** Opening Data for processing block **
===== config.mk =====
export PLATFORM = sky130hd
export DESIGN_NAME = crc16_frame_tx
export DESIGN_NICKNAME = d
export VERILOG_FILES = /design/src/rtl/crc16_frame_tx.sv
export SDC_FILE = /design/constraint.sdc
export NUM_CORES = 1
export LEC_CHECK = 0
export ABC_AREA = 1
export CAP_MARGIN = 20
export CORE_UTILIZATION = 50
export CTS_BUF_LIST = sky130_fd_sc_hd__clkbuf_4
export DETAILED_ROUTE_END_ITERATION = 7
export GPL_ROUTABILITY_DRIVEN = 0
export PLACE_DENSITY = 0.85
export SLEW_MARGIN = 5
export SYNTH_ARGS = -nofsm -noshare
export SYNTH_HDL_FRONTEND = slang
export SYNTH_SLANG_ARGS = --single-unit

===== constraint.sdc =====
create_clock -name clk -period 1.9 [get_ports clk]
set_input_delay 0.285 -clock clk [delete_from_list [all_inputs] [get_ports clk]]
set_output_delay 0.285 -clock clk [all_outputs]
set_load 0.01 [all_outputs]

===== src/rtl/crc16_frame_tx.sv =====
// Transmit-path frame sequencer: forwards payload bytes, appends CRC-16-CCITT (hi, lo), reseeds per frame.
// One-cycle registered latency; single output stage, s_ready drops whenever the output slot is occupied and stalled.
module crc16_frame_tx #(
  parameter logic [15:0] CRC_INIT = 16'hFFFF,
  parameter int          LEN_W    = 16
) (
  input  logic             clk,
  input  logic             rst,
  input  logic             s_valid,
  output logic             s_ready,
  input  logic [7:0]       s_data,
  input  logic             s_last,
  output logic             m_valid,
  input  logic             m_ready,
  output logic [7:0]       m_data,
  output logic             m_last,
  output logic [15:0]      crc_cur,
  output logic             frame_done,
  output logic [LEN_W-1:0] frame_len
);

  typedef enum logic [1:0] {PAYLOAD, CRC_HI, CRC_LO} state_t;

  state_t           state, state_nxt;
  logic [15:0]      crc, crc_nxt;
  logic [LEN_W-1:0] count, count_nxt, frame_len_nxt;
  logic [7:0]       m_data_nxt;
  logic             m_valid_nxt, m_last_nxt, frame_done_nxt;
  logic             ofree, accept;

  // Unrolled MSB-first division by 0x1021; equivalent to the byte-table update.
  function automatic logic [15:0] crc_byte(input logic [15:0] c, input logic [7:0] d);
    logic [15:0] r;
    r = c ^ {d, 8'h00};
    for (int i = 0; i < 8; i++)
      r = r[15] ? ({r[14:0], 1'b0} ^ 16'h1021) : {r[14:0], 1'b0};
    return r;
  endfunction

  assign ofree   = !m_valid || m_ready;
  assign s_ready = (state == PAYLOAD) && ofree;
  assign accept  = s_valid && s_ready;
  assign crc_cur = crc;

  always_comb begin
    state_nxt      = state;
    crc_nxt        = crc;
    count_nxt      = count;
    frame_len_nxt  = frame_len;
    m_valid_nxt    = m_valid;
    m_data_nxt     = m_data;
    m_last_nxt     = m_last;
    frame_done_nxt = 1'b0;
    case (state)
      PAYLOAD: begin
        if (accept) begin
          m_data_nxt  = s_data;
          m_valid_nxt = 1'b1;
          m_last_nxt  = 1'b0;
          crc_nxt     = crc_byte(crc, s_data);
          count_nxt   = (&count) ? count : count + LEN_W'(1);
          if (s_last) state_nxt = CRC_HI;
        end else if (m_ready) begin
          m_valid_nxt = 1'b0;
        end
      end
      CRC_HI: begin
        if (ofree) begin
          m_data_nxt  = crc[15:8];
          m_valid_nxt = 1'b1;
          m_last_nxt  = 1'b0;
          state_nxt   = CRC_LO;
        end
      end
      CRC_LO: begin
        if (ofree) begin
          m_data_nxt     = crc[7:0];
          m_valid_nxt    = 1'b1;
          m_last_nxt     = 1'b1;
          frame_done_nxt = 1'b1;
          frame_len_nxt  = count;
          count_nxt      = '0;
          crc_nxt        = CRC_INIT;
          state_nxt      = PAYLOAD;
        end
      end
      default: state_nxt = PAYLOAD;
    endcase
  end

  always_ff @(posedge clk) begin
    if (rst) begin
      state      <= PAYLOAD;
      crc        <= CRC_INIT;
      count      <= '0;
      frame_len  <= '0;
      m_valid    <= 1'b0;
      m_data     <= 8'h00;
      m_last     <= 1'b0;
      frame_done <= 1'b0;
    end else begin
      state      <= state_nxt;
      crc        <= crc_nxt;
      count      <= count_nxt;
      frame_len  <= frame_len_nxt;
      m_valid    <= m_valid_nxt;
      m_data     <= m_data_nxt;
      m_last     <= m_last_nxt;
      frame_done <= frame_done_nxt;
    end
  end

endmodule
** Closing Data for processing block **
Output the material verbatim.

**Output of the task**
===== config.mk =====
export PLATFORM = sky130hd
export DESIGN_NAME = crc16_frame_tx
export DESIGN_NICKNAME = d
export VERILOG_FILES = /design/src/rtl/crc16_frame_tx.sv
export SDC_FILE = /design/constraint.sdc
export NUM_CORES = 1
export LEC_CHECK = 0
export ABC_AREA = 1
export CAP_MARGIN = 20
export CORE_UTILIZATION = 50
export CTS_BUF_LIST = sky130_fd_sc_hd__clkbuf_4
export DETAILED_ROUTE_END_ITERATION = 7
export GPL_ROUTABILITY_DRIVEN = 0
export PLACE_DENSITY = 0.85
export SLEW_MARGIN = 5
export SYNTH_ARGS = -nofsm -noshare
export SYNTH_HDL_FRONTEND = slang
export SYNTH_SLANG_ARGS = --single-unit

===== constraint.sdc =====
create_clock -name clk -period 1.9 [get_ports clk]
set_input_delay 0.285 -clock clk [delete_from_list [all_inputs] [get_ports clk]]
set_output_delay 0.285 -clock clk [all_outputs]
set_load 0.01 [all_outputs]

===== src/rtl/crc16_frame_tx.sv =====
// Transmit-path frame sequencer: forwards payload bytes, appends CRC-16-CCITT (hi, lo), reseeds per frame.
// One-cycle registered latency; single output stage, s_ready drops whenever the output slot is occupied and stalled.
module crc16_frame_tx #(
  parameter logic [15:0] CRC_INIT = 16'hFFFF,
  parameter int          LEN_W    = 16
) (
  input  logic             clk,
  input  logic             rst,
  input  logic             s_valid,
  output logic             s_ready,
  input  logic [7:0]       s_data,
  input  logic             s_last,
  output logic             m_valid,
  input  logic             m_ready,
  output logic [7:0]       m_data,
  output logic             m_last,
  output logic [15:0]      crc_cur,
  output logic             frame_done,
  output logic [LEN_W-1:0] frame_len
);

  typedef enum logic [1:0] {PAYLOAD, CRC_HI, CRC_LO} state_t;

  state_t           state, state_nxt;
  logic [15:0]      crc, crc_nxt;
  logic [LEN_W-1:0] count, count_nxt, frame_len_nxt;
  logic [7:0]       m_data_nxt;
  logic             m_valid_nxt, m_last_nxt, frame_done_nxt;
  logic             ofree, accept;

  // Unrolled MSB-first division by 0x1021; equivalent to the byte-table update.
  function automatic logic [15:0] crc_byte(input logic [15:0] c, input logic [7:0] d);
    logic [15:0] r;
    r = c ^ {d, 8'h00};
    for (int i = 0; i < 8; i++)
      r = r[15] ? ({r[14:0], 1'b0} ^ 16'h1021) : {r[14:0], 1'b0};
    return r;
  endfunction

  assign ofree   = !m_valid || m_ready;
  assign s_ready = (state == PAYLOAD) && ofree;
  assign accept  = s_valid && s_ready;
  assign crc_cur = crc;

  always_comb begin
    state_nxt      = state;
    crc_nxt        = crc;
    count_nxt      = count;
    frame_len_nxt  = frame_len;
    m_valid_nxt    = m_valid;
    m_data_nxt     = m_data;
    m_last_nxt     = m_last;
    frame_done_nxt = 1'b0;
    case (state)
      PAYLOAD: begin
        if (accept) begin
          m_data_nxt  = s_data;
          m_valid_nxt = 1'b1;
          m_last_nxt  = 1'b0;
          crc_nxt     = crc_byte(crc, s_data);
          count_nxt   = (&count) ? count : count + LEN_W'(1);
          if (s_last) state_nxt = CRC_HI;
        end else if (m_ready) begin
          m_valid_nxt = 1'b0;
        end
      end
      CRC_HI: begin
        if (ofree) begin
          m_data_nxt  = crc[15:8];
          m_valid_nxt = 1'b1;
          m_last_nxt  = 1'b0;
          state_nxt   = CRC_LO;
        end
      end
      CRC_LO: begin
        if (ofree) begin
          m_data_nxt     = crc[7:0];
          m_valid_nxt    = 1'b1;
          m_last_nxt     = 1'b1;
          frame_done_nxt = 1'b1;
          frame_len_nxt  = count;
          count_nxt      = '0;
          crc_nxt        = CRC_INIT;
          state_nxt      = PAYLOAD;
        end
      end
      default: state_nxt = PAYLOAD;
    endcase
  end

  always_ff @(posedge clk) begin
    if (rst) begin
      state      <= PAYLOAD;
      crc        <= CRC_INIT;
      count      <= '0;
      frame_len  <= '0;
      m_valid    <= 1'b0;
      m_data     <= 8'h00;
      m_last     <= 1'b0;
      frame_done <= 1'b0;
    end else begin
      state      <= state_nxt;
      crc        <= crc_nxt;
      count      <= count_nxt;
      frame_len  <= frame_len_nxt;
      m_valid    <= m_valid_nxt;
      m_data     <= m_data_nxt;
      m_last     <= m_last_nxt;
      frame_done <= frame_done_nxt;
    end
  end

endmodule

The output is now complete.